What Once Was Love.

The alarm shook Rita from her bed.

But it hardly managed to startle her, for sleep had escaped long back and the effort to fall under the spell again was less than minimalist, in fact, almost non-existent since a year now. Since the time the blanket had begun trapping warmth of just one individual. Since her pillow shared less of her dreams, more of her deep, dark contemplation. Her naked footsteps sighed echoes against the walls of her apartment in Bandra. Her coffee kettle screamed readiness for a drink for one while a slice of toast soaked what was left of companionship. But, there was another used cup at the kitchen sink. It housed traces of black tea. It did little to spike Rita’s curiosity.

She opened her laptop. Checked selective mails as an AVP of an MNC would. Replied briefly and closed the lid. She ignored the 165 friend requests on facebook. She even ignored the 17 mails which she had received from two of her close friends asking her to step out, to spend her time on them. To move on. Yes, mostly to move on. But letting go was an act that needed deft execution. Procrastination only turned it to a quick sand. You see, the swanky apartment had witnessed several parties that retained colour till the deep hours of the night. The house, once cheerful and fragrant had lost much charm. What grace was left behind was slowly fading away in Rita’s wake. There were traces of love on the walls, on the couch of the living room and in the shower, but they were like fermata of the dying musical chord. Three hours after her alarm clock warned her about the break of the day, Rita stepped out of her house for work and as she was at it, the landline phone bell went off. As it did, she hurried at gaining distance from the house. She never answered the landline, not since she picked the receiver up to call up her mom and overheard Nakul, her loving husband of 4 years talking to another woman. He was asking her to hang up.

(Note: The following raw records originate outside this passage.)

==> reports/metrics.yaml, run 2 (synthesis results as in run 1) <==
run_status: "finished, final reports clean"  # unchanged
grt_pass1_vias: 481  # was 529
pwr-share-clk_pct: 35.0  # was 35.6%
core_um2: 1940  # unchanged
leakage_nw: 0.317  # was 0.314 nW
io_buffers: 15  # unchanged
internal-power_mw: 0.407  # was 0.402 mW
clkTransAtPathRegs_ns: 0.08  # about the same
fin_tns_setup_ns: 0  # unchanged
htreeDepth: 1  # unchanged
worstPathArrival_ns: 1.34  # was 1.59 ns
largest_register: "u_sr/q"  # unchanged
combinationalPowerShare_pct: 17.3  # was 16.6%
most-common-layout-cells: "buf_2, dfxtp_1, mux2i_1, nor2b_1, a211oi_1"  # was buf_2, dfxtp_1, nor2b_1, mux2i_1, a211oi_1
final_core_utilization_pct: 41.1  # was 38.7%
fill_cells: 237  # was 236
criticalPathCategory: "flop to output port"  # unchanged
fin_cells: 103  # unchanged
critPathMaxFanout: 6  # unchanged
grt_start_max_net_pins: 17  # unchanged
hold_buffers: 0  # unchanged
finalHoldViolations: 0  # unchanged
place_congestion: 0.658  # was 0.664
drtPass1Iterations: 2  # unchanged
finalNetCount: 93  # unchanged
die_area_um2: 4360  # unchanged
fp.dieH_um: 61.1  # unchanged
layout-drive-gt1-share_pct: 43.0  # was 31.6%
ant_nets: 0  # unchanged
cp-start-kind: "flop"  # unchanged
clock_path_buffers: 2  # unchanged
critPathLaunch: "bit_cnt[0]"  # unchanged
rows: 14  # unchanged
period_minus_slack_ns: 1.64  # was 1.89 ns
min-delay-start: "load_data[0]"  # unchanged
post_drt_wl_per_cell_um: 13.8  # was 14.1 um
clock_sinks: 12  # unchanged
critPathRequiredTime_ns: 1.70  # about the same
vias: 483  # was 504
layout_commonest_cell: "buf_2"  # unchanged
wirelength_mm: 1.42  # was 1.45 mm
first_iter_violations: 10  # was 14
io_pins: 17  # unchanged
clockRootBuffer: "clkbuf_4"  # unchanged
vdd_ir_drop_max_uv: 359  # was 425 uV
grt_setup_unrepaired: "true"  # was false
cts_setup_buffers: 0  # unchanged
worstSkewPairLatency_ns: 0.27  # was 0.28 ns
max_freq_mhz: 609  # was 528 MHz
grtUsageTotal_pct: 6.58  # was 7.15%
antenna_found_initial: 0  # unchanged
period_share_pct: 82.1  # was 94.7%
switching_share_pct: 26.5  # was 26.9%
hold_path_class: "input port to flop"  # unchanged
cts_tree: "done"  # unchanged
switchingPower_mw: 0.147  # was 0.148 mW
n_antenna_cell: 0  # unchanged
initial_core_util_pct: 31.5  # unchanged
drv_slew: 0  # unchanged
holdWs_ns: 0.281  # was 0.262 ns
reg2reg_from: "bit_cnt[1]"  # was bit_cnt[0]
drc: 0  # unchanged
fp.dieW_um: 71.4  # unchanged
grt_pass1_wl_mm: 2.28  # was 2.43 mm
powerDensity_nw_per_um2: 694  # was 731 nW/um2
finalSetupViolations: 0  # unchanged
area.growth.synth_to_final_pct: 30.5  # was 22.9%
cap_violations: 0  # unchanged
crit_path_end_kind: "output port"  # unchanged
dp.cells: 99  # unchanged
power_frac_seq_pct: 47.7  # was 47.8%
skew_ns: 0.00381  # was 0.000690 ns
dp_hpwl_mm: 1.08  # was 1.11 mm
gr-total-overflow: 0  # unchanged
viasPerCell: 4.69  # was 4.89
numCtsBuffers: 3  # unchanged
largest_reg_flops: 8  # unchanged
===== src/rtl/pipe_hazard_ctrl.sv =====
// pipe_hazard_ctrl: sequencing controller for a 5-stage MIPS pipeline.
// It detects load-use hazards, flushes the younger stages on a branch taken
// in MEM, and freezes the pipeline while data memory is busy. A memory wait
// is bounded by MEM_TIMEOUT frozen cycles.
// Optional feature macro: PIPE_CTRL_PERF_EN enables the saturating stall and
// flush performance counters. Without it both counters read as constant 0.
module pipe_hazard_ctrl #(
    parameter int MEM_TIMEOUT = 255,
    parameter int TO_W        = 8,
    parameter int CNT_W       = 16
) (
    input  logic             clk,
    input  logic             rst_n,
    input  logic [4:0]       id_rs,
    input  logic [4:0]       id_rt,
    input  logic             id_uses_rt,
    input  logic             ex_mem_read,
    input  logic [4:0]       ex_rd,
    input  logic             mem_branch,
    input  logic             mem_zero,
    input  logic             dmem_req,
    input  logic             dmem_ready,
    output logic             pc_we,
    output logic             ifid_we,
    output logic             idex_we,
    output logic             exmem_we,
    output logic             pc_src,
    output logic             ifid_flush,
    output logic             idex_bubble,
    output logic             exmem_flush,
    output logic             memwb_bubble,
    output logic             mem_err,
    output logic [CNT_W-1:0] stall_cycles,
    output logic [CNT_W-1:0] flush_count
);

    typedef enum logic {
        RUN  = 1'b0,
        WAIT = 1'b1
    } state_t;

    // The last WAIT count before a forced release
    localparam logic [TO_W-1:0] TO_LAST = TO_W'(MEM_TIMEOUT - 1);

    state_t          state_q, state_d;
    logic [TO_W-1:0] wait_cnt_q, wait_cnt_d;
    logic            mem_err_q, mem_err_d;

    logic to_hit;
    logic freeze;
    logic taken;
    logic load_use;
    logic load_use_eff;

    // Hazard detection, priority resolution and next-state logic
    always_comb begin
        to_hit   = (state_q == WAIT) && (wait_cnt_q == TO_LAST);
        freeze   = dmem_req && !dmem_ready && !to_hit;
        taken    = mem_branch && mem_zero;
        load_use = ex_mem_read && (ex_rd != 5'd0) &&
                   ((ex_rd == id_rs) || (id_uses_rt && (ex_rd == id_rt)));
        // A taken branch flushes the dependent instruction, so no stall then
        load_use_eff = load_use && !freeze && !taken;

        state_d    = freeze ? WAIT : RUN;
        wait_cnt_d = (freeze && (state_q == WAIT)) ? (wait_cnt_q + TO_W'(1)) : '0;
        mem_err_d  = mem_err_q || (to_hit && !dmem_ready);
    end

    // Stage enables and flush controls; reset forces every buffer to a NOP
    always_comb begin
        pc_we        = 1'b1;
        ifid_we      = 1'b1;
        idex_we      = 1'b1;
        exmem_we     = 1'b1;
        pc_src       = 1'b0;
        ifid_flush   = 1'b0;
        idex_bubble  = 1'b0;
        exmem_flush  = 1'b0;
        memwb_bubble = 1'b0;
        if (!rst_n) begin
            pc_we        = 1'b0;
            ifid_we      = 1'b0;
            idex_we      = 1'b0;
            exmem_we     = 1'b0;
            ifid_flush   = 1'b1;
            idex_bubble  = 1'b1;
            exmem_flush  = 1'b1;
            memwb_bubble = 1'b1;
        end else if (freeze) begin
            pc_we        = 1'b0;
            ifid_we      = 1'b0;
            idex_we      = 1'b0;
            exmem_we     = 1'b0;
            memwb_bubble = 1'b1;
        end else if (taken) begin
            pc_src      = 1'b1;
            ifid_flush  = 1'b1;
            idex_bubble = 1'b1;
            exmem_flush = 1'b1;
        end else if (load_use_eff) begin
            pc_we       = 1'b0;
            ifid_we     = 1'b0;
            idex_bubble = 1'b1;
        end
    end

    // State, wait counter and sticky error registers
    always_ff @(posedge clk) begin
        if (!rst_n) begin
            state_q    <= RUN;
            wait_cnt_q <= '0;
            mem_err_q  <= 1'b0;
        end else begin
            state_q    <= state_d;
            wait_cnt_q <= wait_cnt_d;
            mem_err_q  <= mem_err_d;
        end
    end

    assign mem_err = mem_err_q;

`ifdef PIPE_CTRL_PERF_EN
    logic [CNT_W-1:0] stall_q, stall_d;
    logic [CNT_W-1:0] flush_q, flush_d;

    // Saturating performance counters
    always_comb begin
        stall_d = stall_q;
        flush_d = flush_q;
        if ((freeze || load_use_eff) && (stall_q != '1)) begin
            stall_d = stall_q + CNT_W'(1);
        end
        if (taken && !freeze && (flush_q != '1)) begin
            flush_d = flush_q + CNT_W'(1);
        end
    end

    // Counter registers, cleared only by reset
    always_ff @(posedge clk) begin
        if (!rst_n) begin
            stall_q <= '0;
            flush_q <= '0;
        end else begin
            stall_q <= stall_d;
            flush_q <= flush_d;
        end
    end

    assign stall_cycles = stall_q;
    assign flush_count  = flush_q;
`else
    assign stall_cycles = '0;
    assign flush_count  = '0;
`endif

endmodule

And that other person, in her husky voice, was mentioning how much she loved him. Repeatedly. That was 2 months ago. Rita had never confronted Nakul since then. She spoke about this to no one but a few selective friends. She stopped cooking his favourite dish or wearing the liner or holding his hand. He didn’t notice. But she had noticed two coffee beer mugs in her bedroom when she returned home late one night from the office. He almost didn’t care. Nakul overnight trips became more frequent, and urgent, and sudden. Something had to be done, there were things to be said or done or ended. There were lines to be severed. Somebody had to say something, anything. Somebody had to break the silence which swallowed all conversation.

The alarm clock waited for the next morning’s trigger.